Des alternatives coûteuses
Les pompes à chaleur, bien que plus respectueuses de l'environnement, représentent un investissement beaucoup plus important. Entre 10 000 et 15 000 euros sont nécessaires pour leur acquisition et leur installation, contre environ 5 000 euros pour une chaudière à gaz. Bien que le gouvernement propose des aides comme MaPrimeRénov', le coût initial demeure un obstacle majeur, surtout pour les ménages à budget limité.
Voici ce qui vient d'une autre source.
File: src/include/ucar_regs.svh
// register offsets, field positions and reset values of the channel aux registers
`ifndef UCAR_REGS_SVH
`define UCAR_REGS_SVH
`define UCAR_OFS_TX_RAM_OFFSETS 12'h018
`define UCAR_OFS_DMA_PTR 12'h01c
`define UCAR_OFS_START_ADDR 12'h020
`define UCAR_OFS_TRIG 12'h024
`define UCAR_OFS_PULSE 12'h028
`define UCAR_OFS_TX_CTRL 12'h02c
`define UCAR_OFS_DMA_STATUS 12'h030
`define UCAR_OFS_TRIG_STATUS 12'h034
`define UCAR_TXO_IO_LSB 0
`define UCAR_TXO_DMA_LSB 16
`define UCAR_RXO_DMA_LSB 16
`define UCAR_ADDR_RX_STB 16
`define UCAR_ADDR_TX_STB 17
`define UCAR_TRIG_HMAX_STB 22
`define UCAR_TRIG_HMIN_STB 23
`define UCAR_TRIG_LMAX_STB 24
`define UCAR_TRIG_LMIN_STB 25
`define UCAR_LEVEL_BIT 23
`define UCAR_PULSE_DLY_STB 22
`define UCAR_PULSE_PER_STB 23
`define UCAR_PULSE_DUTY_STB 24
`define UCAR_TXC_WR_MASK 32'h0000_fffe
`define UCAR_TXC_RESET 32'h0000_0000
`define UCAR_CNT_RESET 22'h00_0000
`define UCAR_DESC_EOC_BIT 0
`endif

File: src/include/ucar_pkg.sv
// types shared by the channel aux register block
package ucar_pkg;
  typedef enum logic [1:0] {UCAR_TRIGGERED, UCAR_PERIODIC, UCAR_ONESHOT, UCAR_TRIG_PERIODIC} ucar_mode_t;
  typedef enum {UCAR_DMA_IDLE, UCAR_DMA_DESC, UCAR_DMA_WAIT, UCAR_DMA_BLOCK} ucar_dma_state_t;
  typedef enum {UCAR_PG_IDLE, UCAR_PG_DELAY, UCAR_PG_ACTIVE, UCAR_PG_REST} ucar_pg_state_t;
endpackage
Un marché en contradiction
Malgré des mesures incitatives, le marché des chaudières à gaz a connu une croissance significative en 2024, avec près de 445 000 unités vendues, soit une augmentation de 14 % par rapport à l'année précédente. Ce regain d'intérêt peut être attribué à la baisse des prix du gaz après la crise énergétique de 2022. Toutefois, des restrictions s'appliquent depuis 2022 sur l'installation de nouvelles chaudières à gaz dans les logements neufs, rendant la situation encore plus paradoxale.